Saint-Vallier – Conférence sur l’IA
Philippe Cazeneuve : « L’intelligence, c’est le propre du vivant »
Mercredi 8 octobre, à l’ECLA de Saint-Vallier, une trentaine de personnes ont assisté à une conférence animée par Philippe Cazeneuve, spécialiste des cultures numériques. Avec humour et clarté, il a proposé une réflexion profonde sur l’intelligence artificielle et la place de l’humain face à la machine.
Le spectacle est vivant, ponctué de scènettes, d’humour et de nombreux échanges avec le public. Philippe Cazeneuve interpelle souvent la salle, invite à réagir, questionne les usages de l’IA au quotidien. Une trentaine de personnes, toutes d’un certain âge, participent activement : certains posent des questions techniques, d’autres s’interrogent sur les conséquences sociales ou environnementales de ces nouvelles technologies.
Après avoir ouvert la séance par une petite scènette avec un robot, Philippe évoque 2001, l’Odyssée de l’espace le film de Stanley Kubrick avant d’introduire son propos : selon lui, l’intelligence artificielle n’est ni intelligente, ni artificielle. Elle repose sur des données bien réelles, matérielles, stockées dans des « data centers », et son intelligence n’est que celle qu’on lui donne. Ancien concepteur multimédia et sociologue de formation, Cazeneuve met en avant une vision humaine et sociale du numérique. « L’intelligence, c’est le propre du vivant. Les machines, elles, jusqu’à preuve du contraire ne sont pas vivantes. »
Il revient ensuite sur les grandes étapes de l’IA, de Deep Blue à AlphaGo. Ces programmes ont battu les meilleurs joueurs d’échecs et de Go, mais en rejouant des stratégies humaines déjà existantes. ChatGPT, lui, ne crée rien de nouveau : il réorganise des idées, de la connaissance déjà existante. Pour Cazeneuve, l’IA est avant tout un outil de productivité, pas de pensée. Et si elle peut être utile, elle reste limitée à ce qu’on lui apprend. « C’est efficace quand on sait juger la réponse, mais dangereux quand on ne connaît pas le sujet. »
Philippe Cazeneuve alerte également sur le coût environnemental du numérique : une requête sur ChatGPT consomme dix fois plus d’électricité qu’une recherche sur Google. Extraction de minerais, travail d’enfants, consommation énergétique record… « Des réacteurs nucléaires vont naître un peu partout pour faire tourner des algorithmes. Dans l’état actuel de la géopolitique ça semble assez risqué » s’inquiète t’il.
Autre sujet sensible : l’attachement émotionnel aux IA. « Le danger, c’est de personnaliser le robot, de lui dire bonjour ou merci, comme s’il nous comprenait. » Pour des personnes déjà fragiles, cette illusion de présence peut renforcer l’isolement.
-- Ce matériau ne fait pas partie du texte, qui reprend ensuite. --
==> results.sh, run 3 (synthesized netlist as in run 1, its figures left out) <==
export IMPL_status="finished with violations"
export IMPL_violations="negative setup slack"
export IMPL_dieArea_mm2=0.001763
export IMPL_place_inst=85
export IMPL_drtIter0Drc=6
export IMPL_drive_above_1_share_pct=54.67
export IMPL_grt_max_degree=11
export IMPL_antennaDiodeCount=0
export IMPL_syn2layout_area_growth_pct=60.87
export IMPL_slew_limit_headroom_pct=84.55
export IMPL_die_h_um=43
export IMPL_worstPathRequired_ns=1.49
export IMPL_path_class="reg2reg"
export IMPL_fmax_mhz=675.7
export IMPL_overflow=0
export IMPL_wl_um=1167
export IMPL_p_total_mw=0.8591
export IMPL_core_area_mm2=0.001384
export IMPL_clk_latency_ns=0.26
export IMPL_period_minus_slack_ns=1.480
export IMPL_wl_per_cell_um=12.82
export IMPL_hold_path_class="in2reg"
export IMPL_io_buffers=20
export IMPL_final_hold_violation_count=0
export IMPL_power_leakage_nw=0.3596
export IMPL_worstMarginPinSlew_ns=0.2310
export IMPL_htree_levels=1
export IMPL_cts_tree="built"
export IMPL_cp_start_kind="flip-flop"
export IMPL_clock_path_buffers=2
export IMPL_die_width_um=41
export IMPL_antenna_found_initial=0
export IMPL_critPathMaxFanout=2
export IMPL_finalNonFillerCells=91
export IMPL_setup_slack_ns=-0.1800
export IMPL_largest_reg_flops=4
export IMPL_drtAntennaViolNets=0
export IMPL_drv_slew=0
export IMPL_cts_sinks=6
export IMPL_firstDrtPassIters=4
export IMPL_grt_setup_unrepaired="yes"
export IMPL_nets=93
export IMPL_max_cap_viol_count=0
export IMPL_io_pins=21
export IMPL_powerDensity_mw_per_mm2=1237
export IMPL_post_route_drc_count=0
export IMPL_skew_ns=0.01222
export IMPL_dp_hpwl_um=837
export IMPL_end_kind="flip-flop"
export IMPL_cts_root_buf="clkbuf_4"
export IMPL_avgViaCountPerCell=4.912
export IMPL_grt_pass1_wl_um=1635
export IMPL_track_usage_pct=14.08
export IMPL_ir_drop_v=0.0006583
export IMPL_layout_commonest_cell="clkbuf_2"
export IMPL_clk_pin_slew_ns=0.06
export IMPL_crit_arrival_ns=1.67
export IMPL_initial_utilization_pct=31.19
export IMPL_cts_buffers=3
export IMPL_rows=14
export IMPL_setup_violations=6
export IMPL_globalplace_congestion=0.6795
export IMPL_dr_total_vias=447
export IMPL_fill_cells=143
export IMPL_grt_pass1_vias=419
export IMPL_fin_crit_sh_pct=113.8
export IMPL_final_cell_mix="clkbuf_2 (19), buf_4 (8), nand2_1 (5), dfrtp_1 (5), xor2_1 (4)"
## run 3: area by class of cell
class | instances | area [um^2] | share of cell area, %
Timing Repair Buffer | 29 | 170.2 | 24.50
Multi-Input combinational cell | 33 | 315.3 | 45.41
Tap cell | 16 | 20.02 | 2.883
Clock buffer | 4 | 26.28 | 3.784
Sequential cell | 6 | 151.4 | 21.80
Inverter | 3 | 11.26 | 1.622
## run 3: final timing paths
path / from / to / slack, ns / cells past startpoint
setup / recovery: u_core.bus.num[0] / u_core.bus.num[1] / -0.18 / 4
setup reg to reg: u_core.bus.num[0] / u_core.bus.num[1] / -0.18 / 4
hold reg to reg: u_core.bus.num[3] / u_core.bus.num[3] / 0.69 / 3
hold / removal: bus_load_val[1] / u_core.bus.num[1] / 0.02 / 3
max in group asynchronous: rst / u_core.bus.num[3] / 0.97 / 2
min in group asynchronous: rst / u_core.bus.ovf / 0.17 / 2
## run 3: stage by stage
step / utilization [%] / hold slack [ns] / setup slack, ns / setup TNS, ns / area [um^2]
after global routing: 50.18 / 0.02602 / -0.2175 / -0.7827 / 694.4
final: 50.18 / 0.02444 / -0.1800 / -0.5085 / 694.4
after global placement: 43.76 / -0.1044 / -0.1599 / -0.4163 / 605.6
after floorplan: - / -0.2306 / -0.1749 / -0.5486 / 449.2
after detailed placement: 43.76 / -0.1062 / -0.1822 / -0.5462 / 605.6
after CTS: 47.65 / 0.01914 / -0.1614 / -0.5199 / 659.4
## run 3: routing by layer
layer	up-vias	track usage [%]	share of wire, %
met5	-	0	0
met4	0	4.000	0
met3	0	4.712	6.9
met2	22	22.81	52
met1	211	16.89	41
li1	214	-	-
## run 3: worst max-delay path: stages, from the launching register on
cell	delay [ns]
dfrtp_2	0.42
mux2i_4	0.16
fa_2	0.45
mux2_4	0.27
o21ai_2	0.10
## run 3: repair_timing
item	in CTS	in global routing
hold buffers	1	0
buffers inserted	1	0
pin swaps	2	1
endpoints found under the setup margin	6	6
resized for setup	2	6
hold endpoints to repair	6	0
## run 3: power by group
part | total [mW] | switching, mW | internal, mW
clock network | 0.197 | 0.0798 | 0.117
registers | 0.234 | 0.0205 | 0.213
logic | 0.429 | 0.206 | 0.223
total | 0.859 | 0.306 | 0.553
Cazeneuve évoque aussi l’impact sur l’éducation : « Certains élèves font leurs devoirs avec ChatGPT. Il faut clairement apprendre à bien utiliser ces outils » En fin de conférence, il partage une vidéo du biologiste chercheur François Taddéi, militant de l’innovation dans l’éducation : « On n’apprendra pas au XXIᵉ siècle comme on a appris pendant les siècles précédents. » Et de conclure : « Les machines seront toujours plus fortes pour calculer ou mémoriser. À nous de faire ce qu’elles ne savent pas faire : réfléchir ensemble, créer, apprendre. Réinventons les manières d’apprendre, de faire de la recherche, d’enseigner. »
Jusqu’au bout, Philippe Cazeneuve s’adapte à son public. Avec humour et humanité, il aura su rendre accessible un sujet complexe, rappelant que l’enjeu n’est pas de craindre la machine, mais de préserver ce qui fait de nous des êtres vivants et pensants.